>>

File: src/rtl/lastfix_pkg.sv
package lastfix_pkg;
  // Width of an index into DEPTH slots (at least one bit).
  function automatic int idx_width(input int depth);
    return (depth > 1) ? $clog2(depth) : 1;
  endfunction

  // Width of a counter that must hold DEPTH itself.
  function automatic int cnt_width(input int depth);
    return $clog2(depth + 1);
  endfunction
endpackage

File: src/rtl/lastfix_rst_sync.sv
module lastfix_rst_sync #(
  parameter int STAGES = 2
) (
  input  logic clk,
  input  logic arst_n,
  output logic srst_n
);
  logic [STAGES-1:0] chain_q;

  always_ff @(posedge clk or negedge arst_n) begin
    if (!arst_n) chain_q <= '0;
    else         chain_q <= {chain_q[STAGES-2:0], 1'b1};
  end

  assign srst_n = chain_q[STAGES-1];
endmodule

File: src/rtl/lastfix_ptr_ctrl.sv
module lastfix_ptr_ctrl #(
  parameter int DEPTH = 16,
  parameter int PTR_W = 4,
  parameter int LVL_W = 5
) (
  input  logic             clk,
  input  logic             rst_n,
  input  logic             wr_req,
  input  logic             fix_req,
  input  logic             rd_req,
  output logic [PTR_W-1:0] wr_ptr,
  output logic [PTR_W-1:0] fix_ptr,
  output logic [PTR_W-1:0] rd_ptr,
  output logic [LVL_W-1:0] level,
  output logic             full,
  output logic             empty,
  output logic             do_push,
  output logic             do_fix,
  output logic             do_pop
);
  localparam logic [PTR_W-1:0] LAST_IDX = PTR_W'(DEPTH - 1);
  localparam logic [LVL_W-1:0] CAP      = LVL_W'(DEPTH);

  logic [PTR_W-1:0] wr_ptr_q, wr_ptr_d;
  logic [PTR_W-1:0] rd_ptr_q, rd_ptr_d;
  logic [LVL_W-1:0] level_q,  level_d;

  function automatic logic [PTR_W-1:0] bump(input logic [PTR_W-1:0] p);
    return (p == LAST_IDX) ? '0 : p + 1'b1;
  endfunction

  // Qualification of the three operations against the current occupancy.
  always_comb begin
    full    = (level_q == CAP);
    empty   = (level_q == '0);
    do_push = wr_req & ~fix_req & ~full;
    do_fix  = wr_req &  fix_req & ~empty;
    do_pop  = rd_req & ~empty;
  end

  // Next-state for pointers and count.
  always_comb begin
    wr_ptr_d = do_push ? bump(wr_ptr_q) : wr_ptr_q;
    rd_ptr_d = do_pop  ? bump(rd_ptr_q) : rd_ptr_q;
    unique case ({do_push, do_pop})
      2'b10:   level_d = level_q + 1'b1;
      2'b01:   level_d = level_q - 1'b1;
      default: level_d = level_q;
    endcase
  end

  always_ff @(posedge clk or negedge rst_n) begin
    if (!rst_n) begin
      wr_ptr_q <= '0;
      rd_ptr_q <= '0;
      level_q  <= '0;
    end else begin
      if (do_push)           wr_ptr_q <= wr_ptr_d;
      if (do_pop)            rd_ptr_q <= rd_ptr_d;
      if (do_push ^ do_pop)  level_q  <= level_d;
    end
  end

  // Slot of the newest word: one behind the write pointer, with wrap.
  always_comb begin
    fix_ptr = (wr_ptr_q == '0) ? LAST_IDX : wr_ptr_q - 1'b1;
  end

  assign wr_ptr = wr_ptr_q;
  assign rd_ptr = rd_ptr_q;
  assign level  = level_q;
endmodule

File: src/rtl/lastfix_store.sv
module lastfix_store #(
  parameter int DATA_W = 8,
  parameter int DEPTH  = 16,
  parameter int PTR_W  = 4
) (
  input  logic              clk,
  input  logic              we,
  input  logic [PTR_W-1:0]  waddr,
  input  logic [DATA_W-1:0] wdata,
  input  logic [PTR_W-1:0]  raddr,
  output logic [DATA_W-1:0] rdata
);
  logic [DATA_W-1:0] mem_q [DEPTH];

  always_ff @(posedge clk) begin
    if (we) mem_q[waddr] <= wdata;
  end

  assign rdata = mem_q[raddr];
endmodule

File: src/rtl/lastfix_fifo.sv
module lastfix_fifo #(
  parameter int DATA_W = 8,
  parameter int DEPTH  = 16,
  parameter bit FWFT   = 1'b1
) (
  input  logic                                 clk,
  input  logic                                 rst_n,
  input  logic                                 wr_en,
  input  logic [DATA_W-1:0]                    wr_data,
  input  logic                                 overwrite,
  output logic                                 wr_ready,
  input  logic                                 rd_ack,
  output logic [DATA_W-1:0]                    rd_data,
  output logic                                 rd_valid,
  output logic [lastfix_pkg::cnt_width(DEPTH)-1:0] level
);
  localparam int PTR_W = lastfix_pkg::idx_width(DEPTH);
  localparam int LVL_W = lastfix_pkg::cnt_width(DEPTH);

  logic             rst_sync_n;
  logic [PTR_W-1:0] wr_ptr, fix_ptr, rd_ptr, waddr;
  logic             full, empty, do_push, do_fix, do_pop;
  logic [DATA_W-1:0] head;

  lastfix_rst_sync #(.STAGES(2)) u_rst (
    .clk    (clk),
    .arst_n (rst_n),
    .srst_n (rst_sync_n)
  );

  lastfix_ptr_ctrl #(.DEPTH(DEPTH), .PTR_W(PTR_W), .LVL_W(LVL_W)) u_ctrl (
    .clk     (clk),
    .rst_n   (rst_sync_n),
    .wr_req  (wr_en),
    .fix_req (overwrite),
    .rd_req  (rd_ack),
    .wr_ptr  (wr_ptr),
    .fix_ptr (fix_ptr),
    .rd_ptr  (rd_ptr),
    .level   (level),
    .full    (full),
    .empty   (empty),
    .do_push (do_push),
    .do_fix  (do_fix),
    .do_pop  (do_pop)
  );

  assign waddr = do_fix ? fix_ptr : wr_ptr;

  lastfix_store #(.DATA_W(DATA_W), .DEPTH(DEPTH), .PTR_W(PTR_W)) u_store (
    .clk   (clk),
    .we    (do_push | do_fix),
    .waddr (waddr),
    .wdata (wr_data),
    .raddr (rd_ptr),
    .rdata (head)
  );

  assign wr_ready = ~full;

  generate
    if (FWFT) begin : g_fall_through
      assign rd_data  = head;
      assign rd_valid = ~empty;
    end else begin : g_registered
      logic              out_vld_q;
      logic [DATA_W-1:0] out_dat_q;

      always_ff @(posedge clk or negedge rst_sync_n) begin
        if (!rst_sync_n) begin
          out_vld_q <= 1'b0;
          out_dat_q <= '0;
        end else begin
          out_vld_q <= do_pop;
          if (do_pop) out_dat_q <= head;
        end
      end

      assign rd_data  = out_dat_q;
      assign rd_valid = out_vld_q;
    end
  endgenerate
endmodule
==> src/rtl/gpio_bank_pkg.sv <==
package gpio_bank_pkg;
   localparam int OFS_W = 6;
   localparam logic [OFS_W-1:0] OFS_MSTAT = 6'h00;
   localparam logic [OFS_W-1:0] OFS_STAT  = 6'h04;
   localparam logic [OFS_W-1:0] OFS_MSET  = 6'h08;
   localparam logic [OFS_W-1:0] OFS_MCLR  = 6'h0C;
   localparam logic [OFS_W-1:0] OFS_DIR   = 6'h10;
   localparam logic [OFS_W-1:0] OFS_OUT   = 6'h14;
   localparam logic [OFS_W-1:0] OFS_IN    = 6'h18;
   localparam logic [OFS_W-1:0] OFS_LVL   = 6'h20;

   function automatic logic ofs_readable(input logic [OFS_W-1:0] o);
      return (o == OFS_MSTAT) || (o == OFS_STAT) || (o == OFS_MSET) ||
             (o == OFS_DIR) || (o == OFS_OUT) || (o == OFS_IN) || (o == OFS_LVL);
   endfunction
endpackage

==> src/rtl/gpio_bank_sync.sv <==
module gpio_bank_sync #(
   parameter int W      = 8,
   parameter int STAGES = 2
) (
   input  logic         clk,
   input  logic         rst_n,
   input  logic [W-1:0] d,
   output logic [W-1:0] q
);
   if (STAGES < 2) begin : g_bad_stages
      $error("gpio_bank_sync: STAGES must be at least 2");
   end
   if (W < 1) begin : g_bad_w
      $error("gpio_bank_sync: W must be positive");
   end

   logic [W-1:0] stg [STAGES];

   for (genvar i = 0; i < STAGES; i++) begin : g_stage
      always_ff @(posedge clk or negedge rst_n) begin
         if (!rst_n)      stg[i] <= '0;
         else if (i == 0) stg[i] <= d;
         else             stg[i] <= stg[(i > 0) ? i-1 : 0];
      end
   end

   assign q = stg[STAGES-1];
endmodule
$ cat config.mk
export PLATFORM = sky130hd
export DESIGN_NAME = axi3_burst_master
export DESIGN_NICKNAME = d
export VERILOG_FILES = /design/src/rtl/abm_pkg.sv /design/src/rtl/abm_ctrl.sv /design/src/rtl/abm_datapath.sv /design/src/rtl/axi3_burst_master.sv
export SDC_FILE = /design/constraint.sdc
export NUM_CORES = 1
export LEC_CHECK = 0
export ABC_AREA = 1
export BUFFER_PORTS_ARGS = -buffer_cell sky130_fd_sc_hd__buf_2
export CAP_MARGIN = 20
export CORE_AREA = 10 10 150 111
export CTS_BUF_LIST = sky130_fd_sc_hd__clkbuf_16
export CTS_CLUSTER_SIZE = 25
export DETAILED_ROUTE_END_ITERATION = 10
export DIE_AREA = 0 0 160 121
export HOLD_SLACK_MARGIN = 0.15
export PLACE_DENSITY_LB_ADDON = 0.2
export SLEW_MARGIN = 20
export SYNTH_ARGS = -nofsm -noshare
export SYNTH_HDL_FRONTEND = slang
export SYNTH_SLANG_ARGS = --single-unit
$ cat constraint.sdc
create_clock -name clk -period 2.6 [get_ports clk]
set_clock_uncertainty 0.2 [all_clocks]
set_input_delay 0.65 -clock clk [delete_from_list [all_inputs] [get_ports clk]]
set_output_delay 0.65 -clock clk [all_outputs]
set_load 0.02 [all_outputs]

<<

> [What to work on]
Set down, exactly as they appear, the lines above from the first one to the line that holds "if (!arst_n) chain_q <= '0;", both included, please, and no others.

> [Response area]
File: src/rtl/lastfix_pkg.sv
package lastfix_pkg;
  // Width of an index into DEPTH slots (at least one bit).
  function automatic int idx_width(input int depth);
    return (depth > 1) ? $clog2(depth) : 1;
  endfunction

  // Width of a counter that must hold DEPTH itself.
  function automatic int cnt_width(input int depth);
    return $clog2(depth + 1);
  endfunction
endpackage

File: src/rtl/lastfix_rst_sync.sv
module lastfix_rst_sync #(
  parameter int STAGES = 2
) (
  input  logic clk,
  input  logic arst_n,
  output logic srst_n
);
  logic [STAGES-1:0] chain_q;

  always_ff @(posedge clk or negedge arst_n) begin
    if (!arst_n) chain_q <= '0;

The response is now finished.